Bu gelgitlerin ve akışların net bir cevabını şimdiye kadar bilim insanları açıklayamadı. Bu nedenle Al ve araştırmacı arkadaşları, beynin istemli motor hareketlerini kontrol eden bölümü olan motor korteksin tüm kalp döngüsüne nasıl tepki verdiğini araştırmaya başladılar.
Araştırmacılar yaptıkları açıklamada, “İlginç bir şekilde, bu çalışma insan kalbi ve beyni arasındaki dikkate değer bir bağlantıyı ortaya koyarak, eylem ve algı için özel olarak tasarlanmış farklı zaman pencerelerini ortaya koyuyor.” dedi.
Araştırmacılar, katılımcılar birkaç farklı makineye bağlayıp sandalyede oturarak ellerinde bir şeyi sıkıştırmalarını içeren bir motor kontrol görevi tamamladıklarında; beyin, kalp ve el kası aktivitesinin eş zamanlı kayıtlarını aldılar.
Araştırmacılar, 36 kişiden alınan verileri analiz ederek, el kaslarını kontrol eden sinir sinyallerinin, tipik olarak saniyenin onda üçü kadar süren sistol sırasında yükseldiğini tespit etti. Katılımcılar göstergeyi diyastol yerine sistol sırasında sıkıştırdıklarında el kası aktivitesi anlık olarak daha güçlüydü.

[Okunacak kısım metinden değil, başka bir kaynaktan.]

[src/hw/rtl/ldag_pkg.sv]
// Package with the constants, types and register indexes of the dissolve address generator.
`timescale 1ns / 1ps
`default_nettype none

package ldag_pkg;

    localparam int PITCH_LOG2 = 10;
    localparam int ADDR_BITS  = 20;

    localparam int LFSR_W   = 17;
    localparam int X_W      = 9;
    localparam int Y_W      = 8;
    localparam int OFFSET_W = Y_W + PITCH_LOG2 + 1;
    localparam int SUM_W    = ((ADDR_BITS > OFFSET_W) ? ADDR_BITS : OFFSET_W) + 1;

    localparam int CFG_INDEX_W = 4;
    localparam int CFG_DATA_W  = ADDR_BITS;

    localparam logic [LFSR_W-1:0] LFSR_SEED = LFSR_W'(1);
    localparam logic [LFSR_W-1:0] LFSR_TAPS = LFSR_W'(17'h12000);

    localparam logic [X_W-1:0] AREA_WIDTH_RESET  = X_W'(319);
    localparam logic [Y_W-1:0] AREA_HEIGHT_RESET = Y_W'(199);

    localparam logic [CFG_INDEX_W-1:0] REG_SOURCE_BASE = CFG_INDEX_W'(0);
    localparam logic [CFG_INDEX_W-1:0] REG_DEST_BASE   = CFG_INDEX_W'(1);
    localparam logic [CFG_INDEX_W-1:0] REG_AREA_WIDTH  = CFG_INDEX_W'(2);
    localparam logic [CFG_INDEX_W-1:0] REG_AREA_HEIGHT = CFG_INDEX_W'(3);

    typedef struct packed {
        logic [LFSR_W-1:0] shift_register;
        logic              finished;
    } lfsr_state_t;

    typedef struct packed {
        logic [ADDR_BITS-1:0] source_base;
        logic [ADDR_BITS-1:0] dest_base;
        logic [X_W-1:0]       area_width;
        logic [Y_W-1:0]       area_height;
    } area_cfg_t;

    typedef struct packed {
        logic                 copy_valid;
        logic [ADDR_BITS-1:0] read_address;
        logic [ADDR_BITS-1:0] write_address;
        logic                 sequence_done;
    } copy_cmd_t;

endpackage

`default_nettype wire

[src/hw/rtl/ldag_step.sv]
// One LFSR step: coordinate split, area test, address sums and next sequence state.
`timescale 1ns / 1ps
`default_nettype none

module ldag_step (
    input  wire logic                 start_over,
    input  wire ldag_pkg::lfsr_state_t state_cur,
    input  wire ldag_pkg::area_cfg_t   cfg,
    output ldag_pkg::lfsr_state_t      state_next,
    output ldag_pkg::copy_cmd_t        cmd
);

    logic [ldag_pkg::LFSR_W-1:0]   sr_cur;
    logic                          fin_cur;
    logic [ldag_pkg::LFSR_W-1:0]   sr_adv;
    logic [ldag_pkg::X_W-1:0]      x;
    logic [ldag_pkg::Y_W-1:0]      y;
    logic                          in_area;
    logic [ldag_pkg::OFFSET_W-1:0] offset;
    logic [ldag_pkg::SUM_W-1:0]    read_sum;
    logic [ldag_pkg::SUM_W-1:0]    write_sum;

    assign sr_cur  = start_over ? ldag_pkg::LFSR_SEED : state_cur.shift_register;
    assign fin_cur = start_over ? 1'b0 : state_cur.finished;

    assign x = sr_cur[ldag_pkg::LFSR_W-1:ldag_pkg::Y_W];
    assign y = sr_cur[ldag_pkg::Y_W-1:0];

    assign sr_adv = {1'b0, sr_cur[ldag_pkg::LFSR_W-1:1]}
                    ^ (sr_cur[0] ? ldag_pkg::LFSR_TAPS : '0);

    assign in_area = (x <= cfg.area_width) && (y <= cfg.area_height);

    assign offset = (ldag_pkg::OFFSET_W'(y) << ldag_pkg::PITCH_LOG2)
                    + ldag_pkg::OFFSET_W'(x);

    assign read_sum  = ldag_pkg::SUM_W'(cfg.source_base) + ldag_pkg::SUM_W'(offset);
    assign write_sum = ldag_pkg::SUM_W'(cfg.dest_base) + ldag_pkg::SUM_W'(offset);

    always_comb begin
        state_next.shift_register = sr_cur;
        state_next.finished       = fin_cur;
        cmd.copy_valid            = 1'b0;
        cmd.read_address          = '0;
        cmd.write_address         = '0;
        if (!fin_cur) begin
            state_next.shift_register = sr_adv;
            if (in_area) begin
                cmd.copy_valid      = 1'b1;
                cmd.read_address    = read_sum[ldag_pkg::ADDR_BITS-1:0];
                cmd.write_address   = write_sum[ldag_pkg::ADDR_BITS-1:0];
                state_next.finished = (sr_adv == ldag_pkg::LFSR_SEED);
            end
        end
        cmd.sequence_done = state_next.finished;
    end

endmodule

`default_nettype wire

[src/hw/rtl/lfsr_dissolve_address_generator.sv]
// Top level of the pixel-dissolve address generator: config registers, LFSR state, output skid.
//
//   Channel  Direction  Handshake             Payload
//   s_       in         s_valid / s_ready     s_start_over
//   m_       out        m_valid / m_ready     m_copy_valid, m_read_address,
//                                             m_write_address, m_sequence_done
//   cfg_     in         cfg_we (no wait)      cfg_index, cfg_wdata
//
// Each accepted beat yields exactly one result beat, registered in the output register, or in
// the skid register while the output is stalled; a new beat can be accepted every cycle while
// the skid register is empty. The LFSR step and the two address adds are combinational, ahead
// of the output register. A two-entry output buffer (output register plus skid register) keeps
// input acceptance going for one more beat while the output is stalled. Reset seeds the LFSR
// with one, clears the done flag and restores the register defaults.
`timescale 1ns / 1ps
`default_nettype none

module lfsr_dissolve_address_generator (
    input  wire logic                              aclk,
    input  wire logic                              aresetn,

    input  wire logic                              s_valid,
    output logic                                   s_ready,
    input  wire logic                              s_start_over,

    output logic                                   m_valid,
    input  wire logic                              m_ready,
    output logic                                   m_copy_valid,
    output logic [ldag_pkg::ADDR_BITS-1:0]         m_read_address,
    output logic [ldag_pkg::ADDR_BITS-1:0]         m_write_address,
    output logic                                   m_sequence_done,

    input  wire logic                              cfg_we,
    input  wire logic [ldag_pkg::CFG_INDEX_W-1:0]  cfg_index,
    input  wire logic [ldag_pkg::CFG_DATA_W-1:0]   cfg_wdata
);

    ldag_pkg::area_cfg_t   cfg_reg;
    ldag_pkg::lfsr_state_t state_reg;
    ldag_pkg::lfsr_state_t state_next;
    ldag_pkg::copy_cmd_t   cmd_next;
    ldag_pkg::copy_cmd_t   out_reg;
    ldag_pkg::copy_cmd_t   skid_reg;
    logic                  out_valid_reg;
    logic                  skid_valid_reg;
    logic                  s_accept;

    assign s_ready  = !skid_valid_reg;
    assign s_accept = s_valid && s_ready;

    ldag_step u_step (
        .start_over (s_start_over),
        .state_cur  (state_reg),
        .cfg        (cfg_reg),
        .state_next (state_next),
        .cmd        (cmd_next)
    );

    always_ff @(posedge aclk) begin
        if (!aresetn) begin
            cfg_reg.source_base <= '0;
            cfg_reg.dest_base   <= '0;
            cfg_reg.area_width  <= ldag_pkg::AREA_WIDTH_RESET;
            cfg_reg.area_height <= ldag_pkg::AREA_HEIGHT_RESET;
        end else if (cfg_we) begin
            case (cfg_index)
                ldag_pkg::REG_SOURCE_BASE: begin
                    cfg_reg.source_base <= cfg_wdata[ldag_pkg::ADDR_BITS-1:0];
                end
                ldag_pkg::REG_DEST_BASE: begin
                    cfg_reg.dest_base <= cfg_wdata[ldag_pkg::ADDR_BITS-1:0];
                end
                ldag_pkg::REG_AREA_WIDTH: begin
                    cfg_reg.area_width <= cfg_wdata[ldag_pkg::X_W-1:0];
                end
                ldag_pkg::REG_AREA_HEIGHT: begin
                    cfg_reg.area_height <= cfg_wdata[ldag_pkg::Y_W-1:0];
                end
                default: begin
                end
            endcase
        end
    end

    always_ff @(posedge aclk) begin
        if (!aresetn) begin
            state_reg.shift_register <= ldag_pkg::LFSR_SEED;
            state_reg.finished       <= 1'b0;
        end else if (s_accept) begin
            state_reg <= state_next;
        end
    end

    always_ff @(posedge aclk) begin
        if (!aresetn) begin
            out_valid_reg  <= 1'b0;
            skid_valid_reg <= 1'b0;
        end else if (!out_valid_reg || m_ready) begin
            if (skid_valid_reg) begin
                out_valid_reg  <= 1'b1;
                skid_valid_reg <= 1'b0;
            end else begin
                out_valid_reg <= s_accept;
            end
        end else if (s_accept) begin
            skid_valid_reg <= 1'b1;
        end
    end

    always_ff @(posedge aclk) begin
        if (!out_valid_reg || m_ready) begin
            if (skid_valid_reg) begin
                out_reg <= skid_reg;
            end else if (s_accept) begin
                out_reg <= cmd_next;
            end
        end else if (s_accept) begin
            skid_reg <= cmd_next;
        end
    end

    assign m_valid         = out_valid_reg;
    assign m_copy_valid    = out_reg.copy_valid;
    assign m_read_address  = out_reg.read_address;
    assign m_write_address = out_reg.write_address;
    assign m_sequence_done = out_reg.sequence_done;

    a_skid_needs_out: assert property (@(posedge aclk) disable iff (!aresetn)
        skid_valid_reg |-> out_valid_reg)
        else $error("Skid register holds a beat while the output register is empty.");

    a_lfsr_never_zero: assert property (@(posedge aclk) disable iff (!aresetn)
        state_reg.shift_register != '0)
        else $error("LFSR reached the all-zero lockup state.");

    a_done_holds: assert property (@(posedge aclk) disable iff (!aresetn)
        state_reg.finished && !(s_accept && s_start_over) |=> state_reg.finished)
        else $error("Done flag cleared without a start-over beat.");

    a_done_freezes_lfsr: assert property (@(posedge aclk) disable iff (!aresetn)
        state_reg.finished && !s_start_over |=> $stable(state_reg.shift_register))
        else $error("LFSR advanced after the sequence finished.");

    a_idle_cmd_zero: assert property (@(posedge aclk) disable iff (!aresetn)
        out_valid_reg && !out_reg.copy_valid
        |-> out_reg.read_address == '0 && out_reg.write_address == '0)
        else $error("Result beat without a copy carries a nonzero address.");

endmodule

`default_nettype wire
[config.mk]
export PLATFORM = sky130hd
export DESIGN_NAME = lfsr_dissolve_address_generator
export DESIGN_NICKNAME = d
export VERILOG_FILES = /design/src/hw/rtl/ldag_pkg.sv /design/src/hw/rtl/ldag_step.sv /design/src/hw/rtl/lfsr_dissolve_address_generator.sv
export SDC_FILE = /design/constraint.sdc
export NUM_CORES = 1
export LEC_CHECK = 0
export BUFFER_PORTS_ARGS = -buffer_cell sky130_fd_sc_hd__buf_2
export CAP_MARGIN = 10
export CORE_ASPECT_RATIO = 0.8
export CORE_MARGIN = 3
export CORE_UTILIZATION = 55
export DETAILED_ROUTE_END_ITERATION = 6
export PLACE_DENSITY = 0.82
export SLEW_MARGIN = 20
export SYNTH_ARGS = -nofsm -noshare
export SYNTH_HDL_FRONTEND = slang
export SYNTH_SLANG_ARGS = --single-unit
export TNS_END_PERCENT = 30
[constraint.sdc]
create_clock -name aclk -period 4.7 [get_ports aclk]
set_input_delay 0.94 -clock aclk [delete_from_list [all_inputs] [get_ports aclk]]
set_output_delay 0.94 -clock aclk [all_outputs]
set_load 0.005 [all_outputs]
==> results.py, run 1 <==
metrics = {
    "worst_setup_path": {
        "critical_path_required_time_ns": 4.93,
        "worst-r2r-cell-count": 11,
        "slowest_delay_ns": 0.83,
        "critPathKind": "in2reg",
        "cp_data_arrival_time_ns": 4.10,
        "setup.reg_to_reg.worst_slack_ns": 1.03,
        "endpoint_kind": "flip-flop",
        "crit-reg2reg-launch": "state_reg[10]",
        "regToRegEndpoint": "m_read_address[18]",
        "timing.critical_path.fanout_max": 68,
        "crit_path_cell_trace": "buf_2 > nor2b_1 > ha_1 > nor2b_1 > o21a_1 > o21ai_0 > a211oi_1 > a211oi_2 > nand2_2 > buf_12 > o31ai_1",
        "worstSetupStartpointType": "input port",
        "timing.critical_path.from": "s_start_over",
        "crit_family": "simple AND/OR/NAND/NOR gates",
        "cp_common_cell": "sky130_fd_sc_hd__nor2b_1",
        "critPathSlowestCell": "sky130_fd_sc_hd__nor2b_1",
        "critical_path.n_buffers_inverters": 2,
    },
    "route": {
        "avgViaCountPerCell": 6.06,
        "wl_per_cell_um": 18.6,
        "first_pass_iters": 6,
        "route.detailed.drc": 0,
        "drtIter0Drc": 940,
        "final_antenna_net_count": 0,
        "vias": 7873,
        "totalWireLength_mm": 24.2,
    },
    "timing": {
        "timing.final.crit_share": 0.823,
        "setup-tns-final_ns": 0,
        "worst_slew_pin_slew_ns": 1.07,
        "timing.fmax_ghz": 0.259,
        "fin_skew_ns": 0.00927,
        "setup_viol_count_final": 0,
        "report.final.hold_viol_count": 0,
        "slew_violations": 0,
        "grt_setup_unrepaired": "no",
        "final_period_minus_worst_setup_slack_ns": 3.87,
        "relSlewSlack": 0.281,
    },
    "cells_and_area": {
        "synthToLayoutAreaGrowth_pct": 10.9,
        "n_antenna_cell": 0,
        "most_frequent_standard_cell_in_the_layout_excluding_fill_and_tap_cells": "sky130_fd_sc_hd__nand2_1",
        "largest_register_ff_count": 57,
        "mostFrequentLayoutCells": "sky130_fd_sc_hd__nand2_1 (168), sky130_fd_sc_hd__edfxtp_1 (84), sky130_fd_sc_hd__dfxtp_1 (76)",
        "stdcell_area_um2": 10400,
        "finalNetCount": 1130,
        "layout-drive-gt1-share": 0.131,
    },
    "pwr": {
        "p_per_area_nw_per_um2": 295,
        "power.static_leakage_nw": 4.04,
        "peakVddDrop_mv": 0.248,
    },
    "synth": {
        "synth_flop_cell": "sky130_fd_sc_hd__edfxtp_1",
        "muxShareOfSynthArea": 0.0174,
        "synthesis.area_per_instance_um2": 9.09,
        "ys_warn_count": 0,
        "async_flop_share": 0,
        "mappedNetlistNets": 1099,
        "synthesis.instances": 1036,
        "synth_area_um2": 9420,
        "synth_adder_area_share": 0.0502,
        "synth_simple_gate_area_share": 0.195,
        "synth_enable_flop_cells": 84,
        "post_synth_xor_area_fraction": 0.0409,
        "synth-seq-cells": 161,
        "synth_top_family_by_area": "compound AO/OA/AOI/OAI gates",
        "complex_gate_fraction_of_the_synthesized_area": 0.218,
        "yosysSeqAreaShare": 0.431,
        "post_synth_num_cell_types": 77,
    },
    "grt": {
        "grt_pass1_vias": 7213,
        "grt_first_pass_wirelength_mm": 38.6,
        "grtUsageMet3": 0.0591,
        "tot_gr_track_use": 0.260,
        "grt_start_max_net_pins": 78,
        "global_route.usage.met1": 0.378,
        "grt_util_met2": 0.392,
        "grt_overflow_total": 0,
        "grt.busiest_layer": "met2",
        "grt_antenna_before_repair": 1,
    },
    "floorplanning": {
        "die-width_um": 152,
        "ioPinCount": 74,
        "initial_core_util": 0.565,
        "design.die.area_um2": 18700,
        "core_area_um2": 16700,
        "fp.dieH_um": 123,
        "placement_rows": 42,
    },
    "clock_tree": {
        "post_cts_buffers": 0,
        "path_clk_slew_ns": 0.07,
        "post_cts_resized": 0,
        "cts_tree": "built",
        "clock_tree.buffer_depth": 2,
        "clock-sinks": 161,
        "cts_hold_buf": 0,
        "number_of_buffers_created_by_cts": 17,
        "root_buffer_cell": "sky130_fd_sc_hd__clkbuf_16",
        "clock_latency_ns": 0.43,
        "htreeDepth": 4,
    },
    "placed_design": {
        "area_post_placement_um2": 9880,
        "globalplace.congestion": 0.954,
        "port_buffers": 73,
        "detailed_place_hpwl_mm": 17.3,
    },
    "hold_path": {
        "timing.hold.worst.start": "cfg_reg[45]",
        "holdPathEnd": "cfg_reg[45]",
        "hold_path_stages": 2,
        "min-delay-path-class": "reg2reg",
    },
    "run_status": {
        "run_status": "finished clean",
    },
    "run": {
        "timing.max_cap.violations": 0,
    },
}
-- per-stage QoR --
stage | std cells | utilization | setup slack, ns | total power [W] | hold slack, ns
floorplan | 1036 | - | 0.197 | 0.00169 | 0.445
global placement | 1268 | 0.593 | 0.487 | 0.00177 | 0.459
detailed placement | 1268 | 0.593 | 0.444 | 0.00178 | 0.467
CTS | 1300 | 0.627 | 0.881 | 0.00310 | 0.479
global route | 1300 | 0.627 | 0.555 | 0.00319 | 0.494
finish | 1300 | 0.627 | 0.833 | 0.00308 | 0.474
-- logic make-up (layout without fill, tap and decap cells) --
family,count (synthesis),in the layout
AO/OA/AOI/OAI,280,280
XOR/XNOR,44,44
adder cells (fa/ha/maj),39,39
buffers and inverters,111,155
flip-flops,161,161
multiplexers,16,16
AND/OR/NAND/NOR,385,385
-- power breakdown --
group	switching (W)	internal (W)
Combinational	0.000127	0.0000749
Sequential	0.0000272	0.00152
Clock	0.000585	0.000751
Total	0.000739	0.00235
-- synthesized netlist by cell type, types with 7 or more instances --
cell	number	area [µm²]
sky130_fd_sc_hd__a21boi_0	47	353
sky130_fd_sc_hd__a21o_1	12	90.1
sky130_fd_sc_hd__a21oi_1	41	205
sky130_fd_sc_hd__a22oi_1	16	120
sky130_fd_sc_hd__a31oi_1	8	50.1
sky130_fd_sc_hd__and2_1	7	43.8
sky130_fd_sc_hd__and3_1	7	43.8
sky130_fd_sc_hd__buf_2	11	55.1
sky130_fd_sc_hd__clkbuf_1	54	203
sky130_fd_sc_hd__dfxtp_1	77	1540
sky130_fd_sc_hd__edfxtp_1	84	2520
sky130_fd_sc_hd__ha_1	33	413
sky130_fd_sc_hd__inv_1	40	150
sky130_fd_sc_hd__mux2i_1	13	130
sky130_fd_sc_hd__nand2_1	168	631
sky130_fd_sc_hd__nand2b_1	10	62.6
sky130_fd_sc_hd__nand3_1	12	60.1
sky130_fd_sc_hd__nand4_1	9	56.3
sky130_fd_sc_hd__nor2_1	68	255
sky130_fd_sc_hd__nor2b_1	36	225
sky130_fd_sc_hd__nor3_1	26	130
sky130_fd_sc_hd__nor4_1	8	50.1
sky130_fd_sc_hd__o211ai_1	15	113
sky130_fd_sc_hd__o21a_1	14	105
sky130_fd_sc_hd__o21ai_0	30	150
sky130_fd_sc_hd__o31ai_1	30	225
sky130_fd_sc_hd__xnor2_1	24	210
sky130_fd_sc_hd__xor2_1	20	175
-- how the worst max path moves through the flow --
stage / endpoint / cells after the start
after floorplan: m_write_address[19] / 16
after global placement: m_read_address[18] / 12
after detailed placement: m_read_address[18] / 12
after CTS: m_read_address[10] / 11
after global routing: m_read_address[18] / 12
final: m_read_address[6] / 11
-- worst min-delay path, delay by kind of cell, from the launching register on --
kind	cells	cell delay (ns)
AND/OR/NAND/NOR	1	0.05
flip-flops	1	0.31
AO/OA/AOI/OAI	1	0.06
-- metal layers --
metal | wire [µm] | share of wire
met1 | 11300 | 0.47
met2 | 10400 | 0.43
met4 | 471 | 0.019
met5 | 13 | 0.00054
met3 | 1920 | 0.079
-- final cells by class --
type	instances	area [µm²]
clock buffer	18	439
multi-input combinational	764	4930
clock inverter	14	129
inverter	40	150
fill	1371	6210
sequential	161	4070
timing repair buffer	83	455
tap	220	275
Power figures use the tool's default switching activity.
==> run 2, diff against run 1 <==
CORE_UTILIZATION = 61   (was 55)
PLACE_DENSITY = 0.86   (was 0.82)
clock period = 3.75 ns   (was 4.7 ns; I/O delays follow)
==> run 2 against run 1 <==
Register-to-register slack got worse by 0.55 ns; sequential power increased by 25%; critical path depth decreased by 1; die area decreased by 9.4%; clock skew about the same; power increased by 28%; hold slack improved by 0.0041 ns; setup slack got worse by 0.35 ns; clock power increased by 29%; flip-flop and latch count unchanged; largest cell class unchanged.
===== src/sv/lir_pkg.sv =====
// shared constants, types and register codes of the linear resampler
// no dependencies
package lir_pkg;

   localparam int SAMPLE_BITS = 24;
   localparam int CHANNELS    = 2;
   localparam int MAX_OUTPUTS = 64;
   localparam int STEP_BITS   = 24;
   localparam int CHAN_BITS   = 2;
   localparam int PHASE_BITS  = 25;
   localparam int FRAC_SHIFT  = 16;
   localparam int FRAC_BITS   = FRAC_SHIFT + 1;
   localparam int DIFF_BITS   = SAMPLE_BITS + 1;
   localparam int PROD_BITS   = DIFF_BITS + FRAC_BITS + 1;
   localparam int CNT_BITS    = $clog2(MAX_OUTPUTS + 1);

   localparam logic [PHASE_BITS-1:0] PH_ONE     = PHASE_BITS'(1 << FRAC_SHIFT);
   localparam logic [STEP_BITS-1:0]  STEP_MIN   = STEP_BITS'(1024);
   localparam logic [STEP_BITS-1:0]  STEP_RESET = STEP_BITS'(1 << FRAC_SHIFT);
   localparam logic [CHAN_BITS-1:0]  CHAN_RESET = CHAN_BITS'(2);
   localparam logic [CHAN_BITS-1:0]  CHAN_MONO  = CHAN_BITS'(1);
   localparam logic [PROD_BITS-1:0]  ROUND_BIAS = PROD_BITS'((64'd1 << FRAC_SHIFT) - 64'd1);

   typedef logic signed [SAMPLE_BITS-1:0] sample_type;

   typedef enum logic [0:0] {
      CSR_STEP     = 1'b0,
      CSR_CHANNELS = 1'b1
   } csr_index_type;

   // control that travels with a product from the sequencer to the merge stage
   typedef struct packed {
      logic vld;
      logic last;
      logic mono;
   } stage_type;

endpackage
`src/sv/psq_ram.sv`:
```
`timescale 1ns / 1ps
`default_nettype none

module psq_ram #(
  parameter int unsigned WIDTH = 64,
  parameter int unsigned DEPTH = 64
) (
  input  wire logic                     clk_i,
  input  wire logic                     we_i,
  input  wire logic [$clog2(DEPTH)-1:0] waddr_i,
  input  wire logic [WIDTH-1:0]         wdata_i,
  input  wire logic [$clog2(DEPTH)-1:0] raddr_i,
  output logic      [WIDTH-1:0]         rdata_o
);

  logic [WIDTH-1:0] mem [DEPTH];
  logic [WIDTH-1:0] rdata_q;

  always_ff @(posedge clk_i) begin
    if (we_i) begin
      mem[waddr_i] <= wdata_i;
    end
    rdata_q <= mem[raddr_i];
  end

  assign rdata_o = rdata_q;

endmodule

`default_nettype wire

```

Araştırmacılar, “Genel olarak, sensorimotor korteksteki yani, vücudun kapsamlı motor kontrol sisteminin uyarılabilirliğinin sistolde arttığını ve buna bağlı olarak bu artışın motor kontrolüne yansıdığını bulduk.” açıklamasında bulundular.
Bu çıkan sonuçları geçmiş bulgular ile karşılaştıran araştırmacılar, sistol sırasında kas aktivitesindeki artışın duyusal algıdaki düşüşü tamamladığını ve böylece kalp döngüsündeki beynin duyusal bilgileri işlemek ve ardından buna göre hareket etmek için hazırlandığını öne sürdüler.
Araştırmacılar, “Kalp döngüsü boyunca algıyı ya da eylemi optimize eden farklı zaman aralıklarının olması mümkündür.” sonucuna vardı.